The process requires you to do the following:
- Create calculated fields to use in your view.
- Set up the view.
The following sections break these procedures down into specific instructions.
Create calculated fields to use in your view
- In the Analysis menu, select Create Calculated Field to open the calculation editor. Name the calculation Leftmost Integer and type or paste the following in the formula area:
LEFT(STR([Sales]),1)
- Create a second calculated field and name it Benfords Law. Type or paste the following in the formula area:
LOG(INT([Leftmost Integer])+1)-LOG(INT([Leftmost Integer]))
Set up the view
- From the Data pane, drag Leftmost Integer to Columns, and then drag Orders(Count) to Rows.
- Click CNT(Orders) on Rows and choose Quick Table Calculation > Percent of Total.
Your view now shows the distribution of first digits, and the size of the bars (decreasing from left to right) suggests that the data in this case conforms to Benford's law. But we can do more to frame the data by adding reference distributions.
- From the Data pane, drag Benfords Law to Detail on the Marks card. Click Benfords Law on the Marks card and select Measure > Minimum.
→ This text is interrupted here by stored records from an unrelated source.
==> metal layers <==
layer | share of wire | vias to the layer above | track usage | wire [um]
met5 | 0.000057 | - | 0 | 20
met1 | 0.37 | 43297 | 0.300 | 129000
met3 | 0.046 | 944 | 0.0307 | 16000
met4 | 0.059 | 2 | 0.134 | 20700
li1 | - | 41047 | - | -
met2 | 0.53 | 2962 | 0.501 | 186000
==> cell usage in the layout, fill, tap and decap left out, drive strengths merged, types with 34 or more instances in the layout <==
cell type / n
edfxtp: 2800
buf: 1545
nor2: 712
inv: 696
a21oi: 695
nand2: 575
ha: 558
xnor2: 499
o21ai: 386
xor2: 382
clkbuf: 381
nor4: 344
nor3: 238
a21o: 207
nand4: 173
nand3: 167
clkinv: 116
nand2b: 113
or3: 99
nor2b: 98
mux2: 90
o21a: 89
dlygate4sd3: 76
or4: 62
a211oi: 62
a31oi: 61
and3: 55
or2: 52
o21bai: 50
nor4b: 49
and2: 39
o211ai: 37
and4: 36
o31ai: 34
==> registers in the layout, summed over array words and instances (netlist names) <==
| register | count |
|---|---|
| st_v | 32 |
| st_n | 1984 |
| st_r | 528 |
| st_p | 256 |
===== config.mk =====
export PLATFORM = sky130hd
export DESIGN_NAME = esrr_ctrl
export DESIGN_NICKNAME = d
export VERILOG_FILES = /design/src/design/esrr_pkg.sv /design/src/design/esrr_ctrl.sv
export SDC_FILE = /design/constraint.sdc
export NUM_CORES = 1
export LEC_CHECK = 0
export BUFFER_PORTS_ARGS = -buffer_cell sky130_fd_sc_hd__buf_2
export CAP_MARGIN = 10
export CORE_AREA = 10 10 47 49
export CTS_BUF_LIST = sky130_fd_sc_hd__clkbuf_4
export DETAILED_ROUTE_END_ITERATION = 7
export DIE_AREA = 0 0 57 59
export HOLD_SLACK_MARGIN = 0.05
export PLACE_DENSITY = 0.65
export SLEW_MARGIN = 20
export SYNTH_ARGS = -nofsm -noshare
export SYNTH_HDL_FRONTEND = slang
export SYNTH_SLANG_ARGS = --single-unit

===== constraint.sdc =====
create_clock -name clk -period 2 [get_ports clk]
set_input_delay 0 -clock clk [delete_from_list [all_inputs] [get_ports clk]]
set_output_delay 0 -clock clk [all_outputs]
set_load 0.005 [all_outputs]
- Switch from the Data pane to the Analytics pane and drag Distribution Band into the view. Drop it on Cell.
Note: Distribution Bands are supported on web platforms starting with Tableau 10.2.
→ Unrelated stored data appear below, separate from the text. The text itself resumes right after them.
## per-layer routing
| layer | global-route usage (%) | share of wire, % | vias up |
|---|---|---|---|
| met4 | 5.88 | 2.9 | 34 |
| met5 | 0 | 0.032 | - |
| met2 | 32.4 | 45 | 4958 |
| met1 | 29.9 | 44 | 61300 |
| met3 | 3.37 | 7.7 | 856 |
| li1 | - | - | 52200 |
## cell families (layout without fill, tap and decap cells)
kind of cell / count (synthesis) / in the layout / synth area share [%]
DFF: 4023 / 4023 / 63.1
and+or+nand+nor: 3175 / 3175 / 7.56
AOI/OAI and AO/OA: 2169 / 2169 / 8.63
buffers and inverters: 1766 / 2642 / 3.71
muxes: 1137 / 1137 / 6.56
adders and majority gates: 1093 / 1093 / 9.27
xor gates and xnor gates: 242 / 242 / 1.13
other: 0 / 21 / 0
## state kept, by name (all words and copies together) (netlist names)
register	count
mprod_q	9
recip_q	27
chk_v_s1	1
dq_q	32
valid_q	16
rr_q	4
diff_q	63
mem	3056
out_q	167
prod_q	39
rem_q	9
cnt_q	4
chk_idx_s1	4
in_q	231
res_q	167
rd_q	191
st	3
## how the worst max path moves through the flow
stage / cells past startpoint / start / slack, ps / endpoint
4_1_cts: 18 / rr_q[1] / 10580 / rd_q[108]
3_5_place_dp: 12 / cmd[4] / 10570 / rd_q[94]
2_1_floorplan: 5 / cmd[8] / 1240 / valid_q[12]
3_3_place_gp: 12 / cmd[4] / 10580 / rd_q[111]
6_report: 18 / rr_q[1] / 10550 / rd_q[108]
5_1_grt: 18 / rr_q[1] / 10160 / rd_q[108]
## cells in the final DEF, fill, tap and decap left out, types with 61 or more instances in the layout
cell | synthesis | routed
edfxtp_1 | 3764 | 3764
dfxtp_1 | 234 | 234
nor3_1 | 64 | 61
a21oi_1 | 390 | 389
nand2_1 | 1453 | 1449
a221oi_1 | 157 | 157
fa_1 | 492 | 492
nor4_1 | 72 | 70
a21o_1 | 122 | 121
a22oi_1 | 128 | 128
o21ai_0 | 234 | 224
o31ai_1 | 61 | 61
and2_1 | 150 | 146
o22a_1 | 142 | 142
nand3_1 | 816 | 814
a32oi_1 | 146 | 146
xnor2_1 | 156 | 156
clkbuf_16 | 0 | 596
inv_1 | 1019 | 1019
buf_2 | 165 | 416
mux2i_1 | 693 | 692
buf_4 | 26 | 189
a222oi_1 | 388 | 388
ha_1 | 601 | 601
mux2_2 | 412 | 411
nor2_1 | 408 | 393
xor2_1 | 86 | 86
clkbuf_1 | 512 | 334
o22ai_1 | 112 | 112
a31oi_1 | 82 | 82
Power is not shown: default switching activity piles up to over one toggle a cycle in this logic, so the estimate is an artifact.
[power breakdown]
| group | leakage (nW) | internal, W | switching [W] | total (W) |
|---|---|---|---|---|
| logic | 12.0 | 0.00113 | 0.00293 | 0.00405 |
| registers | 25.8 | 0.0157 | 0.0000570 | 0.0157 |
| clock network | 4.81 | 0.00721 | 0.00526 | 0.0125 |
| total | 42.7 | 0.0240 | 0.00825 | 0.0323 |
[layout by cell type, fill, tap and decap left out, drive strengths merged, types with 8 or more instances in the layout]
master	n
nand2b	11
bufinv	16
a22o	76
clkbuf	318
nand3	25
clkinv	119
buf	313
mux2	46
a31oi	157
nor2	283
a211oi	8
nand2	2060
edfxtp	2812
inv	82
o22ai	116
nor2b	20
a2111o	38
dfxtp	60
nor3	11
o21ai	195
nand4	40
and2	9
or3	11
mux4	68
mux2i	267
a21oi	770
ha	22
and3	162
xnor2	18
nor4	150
<file path="src/rtl/core/scds_pkg.sv">
// Shared widths, constants and pipeline word types for the sine/cosine series block.
package scds_pkg;

  // Port field widths
  localparam int unsigned ANG_W     = 26;
  localparam int unsigned VAL_W     = 32;
  localparam int unsigned IN_DATA_W = 32;

  // Internal datapath widths, sized from the largest values over +/-360 degrees
  localparam int unsigned MAG_W   = 25;  // angle magnitude, Q16 degrees
  localparam int unsigned K_W     = 35;  // pi/180 in Q40
  localparam int unsigned X_W     = 33;  // angle in radians, Q30, up to 2*pi
  localparam int unsigned X2_W    = 36;  // square of the angle, Q30
  localparam int unsigned T_W     = 38;  // one series term, Q30
  localparam int unsigned ACC_W   = 40;  // signed partial sum, Q30
  localparam int unsigned NUM_W   = 43;  // rounded numerator ahead of the divide
  localparam int unsigned D_W     = 11;  // term divisor, up to 40*41
  localparam int unsigned RCP_W   = 42;  // divisor reciprocal width
  localparam int unsigned RCP_SH  = 42;  // reciprocal scale, 2^RCP_SH / d

  // Saturation bound of the input angle, +/-360 degrees in Q16
  localparam logic signed [ANG_W-1:0] ANG_LIMIT = 26'sd23592960;

  // Degrees to radians, rounded from pi in Q60
  localparam logic [63:0] PI_Q60     = 64'h3243F6A8885A308D;
  localparam logic [K_W-1:0] DEG_TO_RAD =
    K_W'((PI_Q60 + 64'd94371840) / 64'd188743680);

  // 1.0 in Q30 at accumulator width
  localparam logic signed [ACC_W-1:0] ONE_Q30 = 40'sd1073741824;

  // Word handed from one series cell to the next
  typedef struct packed {
    logic                    mode;  // 1 selects sine
    logic                    neg;   // input angle was negative
    logic [X2_W-1:0]         x2;
    logic [T_W-1:0]          term;
    logic signed [ACC_W-1:0] acc;
  } cell_data_t;

endpackage

</file>
<file path="src/rtl/core/scds_mul.sv">
// Three-stage unsigned multiplier built from 32x32 partial products, with a sideband.
module scds_mul import scds_pkg::*; #(
  parameter int unsigned WA = 32,  // below 64
  parameter int unsigned WB = 32,  // below 64
  parameter int unsigned WS = 1
) (
  input  logic             clk_i,
  input  logic             rst_ni,
  input  logic             en_i,
  input  logic             vld_i,
  input  logic [WA-1:0]    a_i,
  input  logic [WB-1:0]    b_i,
  input  logic [WS-1:0]    side_i,
  output logic             vld_o,
  output logic [WA+WB-1:0] prod_o,
  output logic [WS-1:0]    side_o
);

  logic [63:0]    a64, b64;
  logic [63:0]    ll_d, lh_d, hl_d, hh_d;
  logic [63:0]    ll_q, lh_q, hl_q, hh_q;
  logic [95:0]    s0_d, s1_d, s0_q, s1_q;
  logic [127:0]   p_full;
  logic [WA+WB-1:0] p_q;
  logic [2:0]     vld_q;
  logic [WS-1:0]  side_q [3];

  // Split both operands into 32-bit halves
  assign a64  = {{(64-WA){1'b0}}, a_i};
  assign b64  = {{(64-WB){1'b0}}, b_i};
  assign ll_d = {32'b0, a64[31:0]}  * {32'b0, b64[31:0]};
  assign lh_d = {32'b0, a64[31:0]}  * {32'b0, b64[63:32]};
  assign hl_d = {32'b0, a64[63:32]} * {32'b0, b64[31:0]};
  assign hh_d = {32'b0, a64[63:32]} * {32'b0, b64[63:32]};

  // Merge pairs, then the two halves
  assign s0_d   = {32'b0, ll_q} + {lh_q, 32'b0};
  assign s1_d   = {32'b0, hl_q} + {hh_q, 32'b0};
  assign p_full = {32'b0, s0_q} + {s1_q, 32'b0};

  // Advance the valid bits
  always_ff @(posedge clk_i or negedge rst_ni) begin
    if (!rst_ni) begin
      vld_q <= '0;
    end else if (en_i) begin
      vld_q <= {vld_q[1:0], vld_i};
    end
  end

  // Advance products and sideband
  always_ff @(posedge clk_i) begin
    if (en_i) begin
      ll_q      <= ll_d;
      lh_q      <= lh_d;
      hl_q      <= hl_d;
      hh_q      <= hh_d;
      s0_q      <= s0_d;
      s1_q      <= s1_d;
      p_q       <= p_full[WA+WB-1:0];
      side_q[0] <= side_i;
      side_q[1] <= side_q[0];
      side_q[2] <= side_q[1];
    end
  end

  assign vld_o  = vld_q[2];
  assign prod_o = p_q;
  assign side_o = side_q[2];

endmodule

</file>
- In the Edit Reference Line, Band, or Box dialog box, do the following:
Click in the Value field to view an additional set of options:
- In the Percentages area, type
80,100,120
.This specifies that you want bands spanning from 80 to 100 percent, and from 100 to 120 percent. Next you will specify what value the percentages are referencing.
- In the Percent of field, choose MIN(Benfords Law).
The Value field should now read
80%,100%,120% of Average Min. Benfords Law
.
The remaining steps configure the appearance of the reference bands:
- Set Label to None.
- Set Line to the thinnest available line.
- Choose Fill Below.
- From Fill, select Stoplight.
- Click OK to exit the Edit Reference Line, Band, or Box dialog box.
- Click the toolbar button to display mark labels:
The finished view should look like this:
Even though Superstore is demo data, it's realistic as far as conforming to Benford's law. The blue bars that indicate actual percentages of initial digits align very well with the 100% value (that is, the line that separates the green zone from the yellow zone in the distribution bands) that shows expected Benford values in the view.